Your answer needs to include each line of the records in which the string "single" can be found.
==== EXTRACTED DATA
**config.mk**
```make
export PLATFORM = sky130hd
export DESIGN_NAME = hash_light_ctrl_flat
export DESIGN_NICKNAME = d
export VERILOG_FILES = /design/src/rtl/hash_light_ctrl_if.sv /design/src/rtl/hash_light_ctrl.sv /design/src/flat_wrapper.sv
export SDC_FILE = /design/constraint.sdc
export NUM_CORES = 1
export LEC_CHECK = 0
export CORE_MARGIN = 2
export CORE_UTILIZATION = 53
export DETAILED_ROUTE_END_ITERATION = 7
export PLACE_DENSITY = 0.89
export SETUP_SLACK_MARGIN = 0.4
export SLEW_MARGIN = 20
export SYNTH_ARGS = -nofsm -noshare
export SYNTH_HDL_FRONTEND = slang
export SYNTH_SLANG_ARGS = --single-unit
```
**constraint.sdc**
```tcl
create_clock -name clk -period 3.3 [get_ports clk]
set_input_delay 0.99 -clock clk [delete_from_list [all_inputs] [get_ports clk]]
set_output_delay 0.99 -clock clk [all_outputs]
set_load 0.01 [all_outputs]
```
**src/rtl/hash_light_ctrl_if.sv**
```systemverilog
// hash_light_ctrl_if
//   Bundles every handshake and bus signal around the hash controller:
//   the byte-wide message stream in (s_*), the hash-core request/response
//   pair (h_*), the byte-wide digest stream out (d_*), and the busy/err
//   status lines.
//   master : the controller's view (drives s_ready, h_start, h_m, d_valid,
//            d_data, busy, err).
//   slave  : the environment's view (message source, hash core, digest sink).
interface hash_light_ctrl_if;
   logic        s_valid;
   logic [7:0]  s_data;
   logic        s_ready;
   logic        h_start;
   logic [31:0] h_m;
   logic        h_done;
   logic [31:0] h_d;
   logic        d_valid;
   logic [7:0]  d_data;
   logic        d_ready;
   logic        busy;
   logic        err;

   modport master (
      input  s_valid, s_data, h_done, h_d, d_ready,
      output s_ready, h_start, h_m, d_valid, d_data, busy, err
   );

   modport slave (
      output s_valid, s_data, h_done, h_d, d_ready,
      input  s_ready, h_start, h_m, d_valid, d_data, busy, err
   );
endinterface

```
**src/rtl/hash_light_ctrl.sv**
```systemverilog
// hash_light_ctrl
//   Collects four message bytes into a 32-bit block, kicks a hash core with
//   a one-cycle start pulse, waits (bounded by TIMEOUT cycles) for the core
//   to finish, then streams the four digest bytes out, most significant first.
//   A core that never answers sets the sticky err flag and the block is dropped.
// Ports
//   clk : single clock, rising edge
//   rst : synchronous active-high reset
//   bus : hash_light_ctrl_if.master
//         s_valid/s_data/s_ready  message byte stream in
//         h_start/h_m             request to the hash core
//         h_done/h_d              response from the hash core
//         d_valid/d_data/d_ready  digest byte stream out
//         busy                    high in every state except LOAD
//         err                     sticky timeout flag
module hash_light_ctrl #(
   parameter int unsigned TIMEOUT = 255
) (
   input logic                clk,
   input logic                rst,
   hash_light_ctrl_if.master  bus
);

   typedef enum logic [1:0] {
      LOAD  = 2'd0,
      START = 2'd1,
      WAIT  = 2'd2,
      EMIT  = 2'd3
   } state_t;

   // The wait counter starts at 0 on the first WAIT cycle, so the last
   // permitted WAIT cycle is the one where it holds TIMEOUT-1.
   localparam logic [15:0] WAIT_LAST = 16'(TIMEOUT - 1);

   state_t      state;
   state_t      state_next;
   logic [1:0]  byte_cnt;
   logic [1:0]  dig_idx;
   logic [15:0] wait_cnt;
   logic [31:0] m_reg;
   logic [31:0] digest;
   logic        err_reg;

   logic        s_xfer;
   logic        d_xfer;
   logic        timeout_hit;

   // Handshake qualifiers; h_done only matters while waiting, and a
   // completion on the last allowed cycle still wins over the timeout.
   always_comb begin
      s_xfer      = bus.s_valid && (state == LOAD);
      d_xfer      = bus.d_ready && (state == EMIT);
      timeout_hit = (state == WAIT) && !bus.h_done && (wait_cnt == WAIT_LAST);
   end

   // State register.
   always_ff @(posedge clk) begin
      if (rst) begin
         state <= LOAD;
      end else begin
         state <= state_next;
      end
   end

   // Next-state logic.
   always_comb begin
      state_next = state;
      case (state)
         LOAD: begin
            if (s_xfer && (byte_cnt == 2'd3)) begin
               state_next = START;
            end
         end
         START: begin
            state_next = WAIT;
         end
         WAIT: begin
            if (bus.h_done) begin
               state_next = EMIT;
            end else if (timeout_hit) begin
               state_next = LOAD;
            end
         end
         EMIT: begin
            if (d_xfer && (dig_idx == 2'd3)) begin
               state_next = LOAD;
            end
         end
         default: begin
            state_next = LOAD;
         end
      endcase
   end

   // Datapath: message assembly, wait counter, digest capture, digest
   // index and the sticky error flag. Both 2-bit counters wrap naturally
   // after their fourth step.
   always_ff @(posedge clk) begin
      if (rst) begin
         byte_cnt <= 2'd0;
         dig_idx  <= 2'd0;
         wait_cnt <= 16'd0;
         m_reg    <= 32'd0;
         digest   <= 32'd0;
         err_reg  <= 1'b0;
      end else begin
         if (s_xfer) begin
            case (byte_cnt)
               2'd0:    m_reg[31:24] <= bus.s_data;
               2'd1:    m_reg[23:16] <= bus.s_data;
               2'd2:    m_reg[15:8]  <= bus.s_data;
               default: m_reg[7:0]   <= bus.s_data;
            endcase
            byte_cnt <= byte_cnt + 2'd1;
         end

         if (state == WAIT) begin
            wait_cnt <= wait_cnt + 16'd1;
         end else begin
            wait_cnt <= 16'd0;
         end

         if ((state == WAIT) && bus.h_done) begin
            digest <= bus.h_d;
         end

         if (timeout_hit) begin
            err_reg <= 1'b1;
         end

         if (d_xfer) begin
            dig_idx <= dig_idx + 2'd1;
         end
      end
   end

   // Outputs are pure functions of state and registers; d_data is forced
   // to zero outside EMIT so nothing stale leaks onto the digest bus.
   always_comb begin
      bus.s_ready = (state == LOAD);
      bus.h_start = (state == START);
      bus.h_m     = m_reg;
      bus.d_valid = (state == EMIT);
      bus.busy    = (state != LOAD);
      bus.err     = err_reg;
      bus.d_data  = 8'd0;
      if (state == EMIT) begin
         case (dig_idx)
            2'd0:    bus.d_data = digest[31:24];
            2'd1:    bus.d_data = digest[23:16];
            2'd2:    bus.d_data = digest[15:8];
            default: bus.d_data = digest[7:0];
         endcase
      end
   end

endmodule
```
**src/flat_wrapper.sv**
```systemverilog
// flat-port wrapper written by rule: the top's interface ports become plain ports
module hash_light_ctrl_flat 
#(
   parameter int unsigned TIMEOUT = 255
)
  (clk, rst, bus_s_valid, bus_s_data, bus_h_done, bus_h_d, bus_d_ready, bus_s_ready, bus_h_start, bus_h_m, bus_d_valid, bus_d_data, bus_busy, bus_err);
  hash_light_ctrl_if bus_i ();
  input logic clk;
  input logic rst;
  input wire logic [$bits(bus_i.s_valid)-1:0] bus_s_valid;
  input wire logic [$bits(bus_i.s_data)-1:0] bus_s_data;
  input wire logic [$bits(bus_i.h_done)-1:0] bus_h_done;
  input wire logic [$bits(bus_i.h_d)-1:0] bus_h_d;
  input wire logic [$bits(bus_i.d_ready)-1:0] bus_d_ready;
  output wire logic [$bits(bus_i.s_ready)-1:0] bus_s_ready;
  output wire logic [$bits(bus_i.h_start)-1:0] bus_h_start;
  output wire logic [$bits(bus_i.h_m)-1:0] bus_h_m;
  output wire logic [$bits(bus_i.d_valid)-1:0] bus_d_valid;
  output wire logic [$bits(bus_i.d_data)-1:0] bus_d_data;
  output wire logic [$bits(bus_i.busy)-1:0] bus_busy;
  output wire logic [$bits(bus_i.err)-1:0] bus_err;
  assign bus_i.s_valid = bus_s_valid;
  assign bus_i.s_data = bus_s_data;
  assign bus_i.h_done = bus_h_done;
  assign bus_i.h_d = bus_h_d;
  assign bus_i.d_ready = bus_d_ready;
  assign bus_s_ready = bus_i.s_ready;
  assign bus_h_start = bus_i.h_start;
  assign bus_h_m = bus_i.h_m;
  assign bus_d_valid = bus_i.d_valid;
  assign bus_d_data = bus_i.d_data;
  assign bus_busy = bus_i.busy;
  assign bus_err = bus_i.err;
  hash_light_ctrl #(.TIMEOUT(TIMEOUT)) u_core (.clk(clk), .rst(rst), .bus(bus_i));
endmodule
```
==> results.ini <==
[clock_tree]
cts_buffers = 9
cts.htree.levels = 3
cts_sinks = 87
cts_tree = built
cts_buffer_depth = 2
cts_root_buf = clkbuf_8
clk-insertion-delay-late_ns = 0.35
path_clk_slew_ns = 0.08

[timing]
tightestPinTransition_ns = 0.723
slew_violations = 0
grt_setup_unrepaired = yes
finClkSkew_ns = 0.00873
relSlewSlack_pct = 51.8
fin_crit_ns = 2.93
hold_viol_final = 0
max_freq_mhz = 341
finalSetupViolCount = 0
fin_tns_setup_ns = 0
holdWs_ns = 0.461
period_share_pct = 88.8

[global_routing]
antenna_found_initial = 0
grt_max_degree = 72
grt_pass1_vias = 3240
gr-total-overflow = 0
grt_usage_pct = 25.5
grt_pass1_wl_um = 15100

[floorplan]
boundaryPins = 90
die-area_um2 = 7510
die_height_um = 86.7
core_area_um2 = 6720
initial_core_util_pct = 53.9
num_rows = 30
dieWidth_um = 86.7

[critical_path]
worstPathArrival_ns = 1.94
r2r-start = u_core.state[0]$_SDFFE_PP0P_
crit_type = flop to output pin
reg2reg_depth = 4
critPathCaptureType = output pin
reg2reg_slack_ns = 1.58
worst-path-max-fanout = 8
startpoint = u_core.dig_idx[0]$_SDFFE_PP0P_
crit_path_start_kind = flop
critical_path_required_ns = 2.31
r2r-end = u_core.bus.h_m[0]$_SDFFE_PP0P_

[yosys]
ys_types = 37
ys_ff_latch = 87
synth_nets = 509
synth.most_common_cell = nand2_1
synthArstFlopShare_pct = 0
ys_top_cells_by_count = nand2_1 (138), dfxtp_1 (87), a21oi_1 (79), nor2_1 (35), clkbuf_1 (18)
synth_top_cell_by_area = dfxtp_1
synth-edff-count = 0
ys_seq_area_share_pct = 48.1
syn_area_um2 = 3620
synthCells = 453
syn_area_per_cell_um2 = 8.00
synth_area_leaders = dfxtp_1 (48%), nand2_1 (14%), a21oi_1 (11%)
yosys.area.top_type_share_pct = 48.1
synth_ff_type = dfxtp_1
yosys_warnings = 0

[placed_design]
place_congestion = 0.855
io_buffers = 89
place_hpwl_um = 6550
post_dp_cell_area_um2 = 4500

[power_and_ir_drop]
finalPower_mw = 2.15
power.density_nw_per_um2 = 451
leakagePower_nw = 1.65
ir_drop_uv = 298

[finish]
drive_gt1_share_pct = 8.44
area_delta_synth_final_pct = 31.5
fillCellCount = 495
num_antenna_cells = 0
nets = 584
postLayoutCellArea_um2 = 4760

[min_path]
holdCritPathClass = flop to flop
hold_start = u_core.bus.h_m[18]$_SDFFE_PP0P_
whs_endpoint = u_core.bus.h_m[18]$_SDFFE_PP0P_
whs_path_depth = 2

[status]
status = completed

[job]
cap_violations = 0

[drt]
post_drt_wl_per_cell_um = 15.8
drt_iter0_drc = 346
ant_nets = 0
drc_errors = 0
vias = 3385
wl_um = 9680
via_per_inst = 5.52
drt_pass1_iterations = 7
========
- **WRITTEN REPLY**
export SYNTH_SLANG_ARGS = --single-unit
//   clk : single clock, rising edge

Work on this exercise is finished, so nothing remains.